=== ASSIGNMENT ===
Below are some records; print every one of them exactly.

[Stored data]
`config.mk`:
```
export PLATFORM = sky130hd
export DESIGN_NAME = sd_block_responder
export DESIGN_NICKNAME = d
export VERILOG_FILES = /design/src/rtl/sd_resp_pkg.sv /design/src/rtl/sd_block_responder.sv
export SDC_FILE = /design/constraint.sdc
export NUM_CORES = 1
export LEC_CHECK = 0
export ABC_AREA = 0
export BUFFER_PORTS_ARGS = -buffer_cell sky130_fd_sc_hd__buf_2
export CORE_ASPECT_RATIO = 1.25
export CORE_UTILIZATION = 59
export DETAILED_ROUTE_END_ITERATION = 12
export GPL_TIMING_DRIVEN = 0
export PLACE_DENSITY = 0.92
export RECOVER_POWER = 100
export SETUP_SLACK_MARGIN = 0.15
export SYNTH_ARGS = -nofsm -noshare
export SYNTH_HDL_FRONTEND = slang
export SYNTH_SLANG_ARGS = --single-unit
```
`constraint.sdc`:
```
create_clock -name clk_sys -period 7.8 [get_ports clk_sys]
set_input_delay 0.78 -clock clk_sys [delete_from_list [all_inputs] [get_ports clk_sys]]
set_output_delay 0.78 -clock clk_sys [all_outputs]
set_load 0.01 [all_outputs]
```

=== RESULT FOR THIS EXERCISE ===
`config.mk`:
```
export PLATFORM = sky130hd
export DESIGN_NAME = sd_block_responder
export DESIGN_NICKNAME = d
export VERILOG_FILES = /design/src/rtl/sd_resp_pkg.sv /design/src/rtl/sd_block_responder.sv
export SDC_FILE = /design/constraint.sdc
export NUM_CORES = 1
export LEC_CHECK = 0
export ABC_AREA = 0
export BUFFER_PORTS_ARGS = -buffer_cell sky130_fd_sc_hd__buf_2
export CORE_ASPECT_RATIO = 1.25
export CORE_UTILIZATION = 59
export DETAILED_ROUTE_END_ITERATION = 12
export GPL_TIMING_DRIVEN = 0
export PLACE_DENSITY = 0.92
export RECOVER_POWER = 100
export SETUP_SLACK_MARGIN = 0.15
export SYNTH_ARGS = -nofsm -noshare
export SYNTH_HDL_FRONTEND = slang
export SYNTH_SLANG_ARGS = --single-unit
```
`constraint.sdc`:
```
create_clock -name clk_sys -period 7.8 [get_ports clk_sys]
set_input_delay 0.78 -clock clk_sys [delete_from_list [all_inputs] [get_ports clk_sys]]
set_output_delay 0.78 -clock clk_sys [all_outputs]
set_load 0.01 [all_outputs]
```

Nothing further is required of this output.